Input for this task

`config.mk`:
```
export PLATFORM = sky130hd
export DESIGN_NAME = hbus_rx_burst
export DESIGN_NICKNAME = d
export VERILOG_FILES = /design/src/rtl/hbus_types_pkg.sv /design/src/rtl/hbus_id_table.sv /design/src/rtl/hbus_rx_burst.sv
export SDC_FILE = /design/constraint.sdc
export NUM_CORES = 1
export LEC_CHECK = 0
export ABC_AREA = 1
export CAP_MARGIN = 20
export CORE_ASPECT_RATIO = 1.2
export CORE_MARGIN = 8
export CORE_UTILIZATION = 55
export CTS_CLUSTER_SIZE = 16
export DETAILED_ROUTE_END_ITERATION = 8
export MAX_ROUTING_LAYER = met4
export PLACE_DENSITY = 0.82
export SYNTH_ARGS = -nofsm -noshare
export SYNTH_HDL_FRONTEND = slang
export SYNTH_SLANG_ARGS = --single-unit
```
`constraint.sdc`:
```
create_clock -name clk -period 4.3 [get_ports clk]
set_clock_uncertainty 0.1 [all_clocks]
set_input_delay 0.86 -clock clk [delete_from_list [all_inputs] [get_ports clk]]
set_output_delay 0.86 -clock clk [all_outputs]
set_load 0.05 [all_outputs]
```
<file path="src/rtl/shake_msg_feeder.sv">
// shake_msg_feeder
// Upstream stage of the SHAKE256 core. It takes message bytes from a
// valid/ready stream, pulses the core's start input, and then feeds each byte
// to the core's 2-bit serial message interface, least-significant pair first.
// After the last chunk it emits a one-cycle end-of-message strobe. It then
// holds off the next message until the core reports done, so only one message
// is ever in flight.
//
// Ports
//   clk           rising-edge clock
//   reset         synchronous, active-high reset
//   in_valid      in_data / in_last are valid
//   in_data[7:0]  message byte
//   in_last       final byte of the message
//   in_ready      feeder accepts a byte on this edge when in_valid is high
//   core_done     done from the SHAKE256 core
//   core_start    one-cycle start pulse to the core
//   core_enable   core_serial is valid (core enable)
//   core_serial   2-bit message chunk (core serial_in)
//   core_end      one-cycle end of message (core serial_end_signal)
//   busy          high in every state except IDLE
//   byte_count    bytes accepted in the current message
//   overflow_err  sticky; message was truncated at MAX_BYTES
//
// state     | meaning
// ----------+------------------------------------------------------------
// IDLE      | waiting for the first byte of a message
// START     | core_start pulse
// SHIFT     | four enabled 2-bit chunks of the current byte
// LOAD      | waiting for the next byte of an open message
// END       | core_end pulse
// WAIT_DONE | message delivered; waiting for core_done

module shake_msg_feeder #(
    parameter int MAX_BYTES = 135,
    parameter int CNT_W     = 8
) (
    input  logic             clk,
    input  logic             reset,
    input  logic             in_valid,
    input  logic [7:0]       in_data,
    input  logic             in_last,
    output logic             in_ready,
    input  logic             core_done,
    output logic             core_start,
    output logic             core_enable,
    output logic [1:0]       core_serial,
    output logic             core_end,
    output logic             busy,
    output logic [CNT_W-1:0] byte_count,
    output logic             overflow_err
);

    typedef enum logic [2:0] {
        S_IDLE,
        S_START,
        S_SHIFT,
        S_LOAD,
        S_END,
        S_WAIT_DONE
    } state_t;

    localparam logic [CNT_W-1:0] MAX_CNT = CNT_W'(MAX_BYTES);

    state_t           state;
    logic [7:0]       shift_reg;
    logic             last_r;
    logic [1:0]       chunk_idx;

    logic             accept;
    logic [CNT_W-1:0] accept_cnt;
    logic             at_limit;
    logic             close_msg;

    // accept_cnt is the byte number that this accept would make. Reaching
    // MAX_BYTES closes the message even if in_last is not set.
    always_comb begin
        accept     = in_valid & in_ready;
        accept_cnt = (state == S_IDLE) ? CNT_W'(1) : byte_count + CNT_W'(1);
        at_limit   = (accept_cnt == MAX_CNT);
        close_msg  = in_last | at_limit;
    end

    always_ff @(posedge clk) begin
        if (reset) begin
            state        <= S_IDLE;
            shift_reg    <= '0;
            last_r       <= 1'b0;
            chunk_idx    <= '0;
            in_ready     <= 1'b0;
            core_start   <= 1'b0;
            core_enable  <= 1'b0;
            core_serial  <= '0;
            core_end     <= 1'b0;
            busy         <= 1'b0;
            byte_count   <= '0;
            overflow_err <= 1'b0;
        end else begin
            // Strobes and the serial lane are low unless a state drives them.
            core_start  <= 1'b0;
            core_end    <= 1'b0;
            core_enable <= 1'b0;
            core_serial <= '0;

            unique case (state)
                S_IDLE: begin
                    if (accept) begin
                        shift_reg    <= in_data;
                        last_r       <= close_msg;
                        byte_count   <= accept_cnt;
                        overflow_err <= at_limit & ~in_last;
                        in_ready     <= 1'b0;
                        busy         <= 1'b1;
                        core_start   <= 1'b1;
                        state        <= S_START;
                    end else begin
                        in_ready <= 1'b1;
                    end
                end

                S_START: begin
                    core_enable <= 1'b1;
                    core_serial <= shift_reg[1:0];
                    shift_reg   <= {2'b00, shift_reg[7:2]};
                    chunk_idx   <= '0;
                    state       <= S_SHIFT;
                end

                // chunk_idx is the chunk currently on core_serial.
                S_SHIFT: begin
                    if (chunk_idx == 2'd3) begin
                        if (last_r) begin
                            core_end <= 1'b1;
                            state    <= S_END;
                        end else begin
                            in_ready <= 1'b1;
                            state    <= S_LOAD;
                        end
                    end else begin
                        core_enable <= 1'b1;
                        core_serial <= shift_reg[1:0];
                        shift_reg   <= {2'b00, shift_reg[7:2]};
                        chunk_idx   <= chunk_idx + 2'd1;
                    end
                end

                // The first chunk of the new byte goes out directly from
                // in_data so it appears the cycle after the accept.
                S_LOAD: begin
                    if (accept) begin
                        core_enable <= 1'b1;
                        core_serial <= in_data[1:0];
                        shift_reg   <= {2'b00, in_data[7:2]};
                        chunk_idx   <= '0;
                        last_r      <= close_msg;
                        byte_count  <= accept_cnt;
                        if (at_limit && !in_last) begin
                            overflow_err <= 1'b1;
                        end
                        in_ready    <= 1'b0;
                        state       <= S_SHIFT;
                    end
                end

                S_END: begin
                    state <= S_WAIT_DONE;
                end

                S_WAIT_DONE: begin
                    if (core_done) begin
                        in_ready <= 1'b1;
                        busy     <= 1'b0;
                        state    <= S_IDLE;
                    end
                end

                default: begin
                    in_ready <= 1'b0;
                    busy     <= 1'b0;
                    state    <= S_IDLE;
                end
            endcase
        end
    end

endmodule

</file>
<file path="config.mk">
export PLATFORM = sky130hd
export DESIGN_NAME = shake_msg_feeder
export DESIGN_NICKNAME = d
export VERILOG_FILES = /design/src/rtl/shake_msg_feeder.sv
export SDC_FILE = /design/constraint.sdc
export NUM_CORES = 1
export LEC_CHECK = 0
export CORE_ASPECT_RATIO = 1.4
export CORE_MARGIN = 2
export CORE_UTILIZATION = 37
export CTS_CLUSTER_DIAMETER = 120
export DETAILED_ROUTE_END_ITERATION = 12
export GPL_ROUTABILITY_DRIVEN = 0
export PLACE_DENSITY = 0.7
export SYNTH_ARGS = -nofsm -noshare
export SYNTH_HDL_FRONTEND = slang
export SYNTH_SLANG_ARGS = --single-unit
</file>
<file path="constraint.sdc">
create_clock -name clk -period 1.9 [get_ports clk]
set_input_delay 0.19 -clock clk [delete_from_list [all_inputs] [get_ports clk]]
set_output_delay 0.19 -clock clk [all_outputs]
set_load 0.005 [all_outputs]
</file>
Yosys cells after proc, flatten, opt, wreduce, memory -nomap -nowiden. Cells that the tools add are included.

Flip-flop bits (word level): 30. Bits in latches: 0. Bits in writable memories: 0. ROM bits: 0. Input bits: 13. Output and inout bits: 16. Logic and storage cells: 89. Memories kept: 0.

Add/sub/neg operators: 2. Multipliers: 0. Divide/modulo/power cells: 0. Magnitude comparators: 0. Equal/unequal tests: 14. Shift operators: 0. Mux-type cells: 34. Bitwise operators: 9. Reductions and logical operators: 18.

Operators with widths (number): $mux W8 (4); $pmux W8 S4 (1); $pmux W3 S6 (1); $mux W3 (5); $ne A2 B2 Y1 const B (7); $mux W1 (13); $pmux W2 S3 (2); $reduce_and A4 Y1 (3); $add A8 B1 Y8 const B (1); $eq A8 B8 Y1 const B (1); $mux W2 (4); $eq A3 B2 Y1 const B (2); $eq A3 B3 Y1 const B (2); $not A1 Y1 (6); $pmux W1 S3 (2); $reduce_and A3 Y1 (2); $reduce_or A2 Y1 (3); $pmux W1 S5 (1); $reduce_and A5 Y1 (1); $reduce_bool A4 Y1 (1); $reduce_or A4 Y1 (1); $eq A3 B1 Y1 const B (1); $logic_not A3 Y1 (1); $reduce_bool A3 Y1 (1); 10 further kinds (11).

Logic depth before layout (Yosys ltp). Gate-level depths: netlist (run 1).

Depth in word-level cells: 7. Gate-level depth with buffers: 7. Depth with buffers taken out: 5.

Worst setup path after synthesis (run 1). No wires, ideal clock.

Kind: flip-flop to flip-flop. From: register state[1]. To: register byte_count[5]. Library setup time: 0.132 ns. Arrival time: 1.477 ns. Required time: 1.768 ns. Slack: 0.291 ns. Stages on the path, launching flop included: 7. Path buffers: 2. Period minus slack after synthesis: 1.609 ns. Path through: dfxtp_1 -> buf_4 -> xnor2_1 -> or3b_1 -> clkbuf_1 -> o21ai_0 -> a21oi_1.

Cells in the longest elaborated chain, start to end: 3. Elaborated cells between the ends (all ways): 5. Those cells by class: eq/ne (1); mux (1); reduce/logical (3).

RTL lines: start: declaration (RTL line 65) `state_t state;`; start signal: assignment (RTL line 86) `state <= S_IDLE;`; start signal: assignment (RTL line 115) `state <= S_START;`; start signal: assignment (RTL line 126) `state <= S_SHIFT;`; $eq A3 B2 Y1 or $logic_not A3 Y1 (tied branches) (RTL line 105, 79); $reduce_or A2 Y1 (no line); $reduce_and A2 Y1 (no line); end signal: assignment (RTL line 110) `byte_count <= accept_cnt;`; end signal: assignment (RTL line 156) `byte_count <= accept_cnt;`; end: declaration (RTL line 50) `output logic [CNT_W-1:0] byte_count,`.

Parallel ways exist; a longest one is shown, timed or not. A chain may end at the register's enable or synchronous reset.

Worst setup path in the final report (run 1).
From: register chunk_idx[0]. To: register in_ready.

Cells in the longest elaborated chain, start to end: 3.

RTL lines: start: declaration (RTL line 68) `logic [1:0] chunk_idx;`; start signal: assignment (RTL line 143) `chunk_idx <= chunk_idx + 2'd1;`; $eq A2 B2 Y1 (RTL line 131) `if (chunk_idx == 2'd3) begin`; $ne A2 B2 Y1 (no line); $reduce_and A5 Y1 (no line); end signal: assignment (RTL line 136) `in_ready <= 1'b1;`; end signal: assignment (RTL line 160) `in_ready <= 1'b0;`; end signal: assignment (RTL line 171) `in_ready <= 1'b1;`; end: declaration (RTL line 43) `output logic in_ready,`.

Every way passes these cells.

==> impl_metrics.csv, run 1 <==
group,metric,value,unit
cts,post-cts-setup-buffers,0,
cts,htree_num_levels,2,
final_layout,diodes,0,
drt,drt-pass1-iter-count,4,
synth,yosys.area.top_type_share,0.361,
timing,hold_violations,0,
drt,drc_errors,0,
floorplan,row_count,28,
power,p_leak,0.789,nW
drt,via_per_inst,5.38,
global_route,antenna_found_initial,0,
synth,synth-async-reset-ratio,0,
cts,cts.path.max_buffers,2,
floorplan,dieHeight,83.3,um
final_layout,area_delta_synth_final,31.6,%
place,io_buffers,28,
synth,synth_edf_count,0,
floorplan,chipWidth,60.7,um
synth,yosys_warnings,0,
global_route,grt_max_degree,22,
run,cap_violations,0,
setup_path,crit_arrival,1.97,ns
timing,period_minus_slack,1.75,ns
synth,postSynthCellCount,203,
power,fin_total_pwr,1.95,mW
drt,drt_iter0_drc,90,
drt,drt-total-wl,4040,um
cts,root_buffer,"clkbuf_8",
setup_path,critical_path_class,"flip-flop to flip-flop",
global_route,grt.total_usage,0.173,
timing,slew_headroom,0.742,
drt,ant_nets,0,
setup_path,endpoint_kind,"flip-flop",
min_path,hold_path_depth,2,
final_layout,final_cell_mix,"dfxtp_1, clkdlybuf4s50_1, a21oi_1",
floorplan,io_pins,29,
synth,synth_nets,218,
cts,cts_tree,"done",
synth,ys_ff_latch,30,
status,status,"complete, no violations",
power,ir_worst_vdd,437,uV
synth,ys_types,55,
setup_path,cp.required,2.13,ns
power,powerDensity,890,nW/um^2
timing,slew_violations,0,
cts,cts_buffers,5,
timing,period_share,0.920,
timing,rsz0062_at_grt,"no",
drt,vias,1630,
synth,synthFlopType,"dfxtp_1",
floorplan,core_area,4270,um^2
synth,synth-seq-area-share,0.361,
setup_path,cp-start-kind,"flip-flop",
synth,synth.top_cells.by_area,"dfxtp_1, a21oi_1, o21ai_0",
global_route,overflow,0,
timing,finClkSkew,0.0102,ns
final_layout,nets,257,
global_route,grt_pass1_vias,1518,
timing,fmax,572,MHz
cts,cts.hold.buffers_added,0,
timing,worstMarginPinSlew,0.386,ns
drt,routedWlPerCell,13.3,um
synth,yosys.area.top_type,"dfxtp_1",
timing,setup_viol,0,
floorplan,start_util,0.389,
synth,synth_area,1660,um^2
setup_path,crit_fanout,5,
cts,numClockSinks,30,
cts,path_clk_slew,0.07,ns
floorplan,die_area,5050,um^2
place,hpwl,2950,um
final_layout,drive_gt1_frac,0.144,
timing,whs,0.478,ns
synth,synth_area_per_cell,8.19,um^2
setup_path,reg2reg_depth,6,
cts,clk_latency,0.29,ns
min_path,hold_path.class,"flip-flop to flip-flop",
global_route,grt_pass1_wl,6840,um
final_layout,layout_commonest_cell,"dfxtp_1",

Assigned task
Start from the line that holds "timing,fmax,572,MHz" and print each line to the end of the records exactly, leaving out everything before it.

Answer to this exercise
timing,fmax,572,MHz
cts,cts.hold.buffers_added,0,
timing,worstMarginPinSlew,0.386,ns
drt,routedWlPerCell,13.3,um
synth,yosys.area.top_type,"dfxtp_1",
timing,setup_viol,0,
floorplan,start_util,0.389,
synth,synth_area,1660,um^2
setup_path,crit_fanout,5,
cts,numClockSinks,30,
cts,path_clk_slew,0.07,ns
floorplan,die_area,5050,um^2
place,hpwl,2950,um
final_layout,drive_gt1_frac,0.144,
timing,whs,0.478,ns
synth,synth_area_per_cell,8.19,um^2
setup_path,reg2reg_depth,6,
cts,clk_latency,0.29,ns
min_path,hold_path.class,"flip-flop to flip-flop",
global_route,grt_pass1_wl,6840,um
final_layout,layout_commonest_cell,"dfxtp_1",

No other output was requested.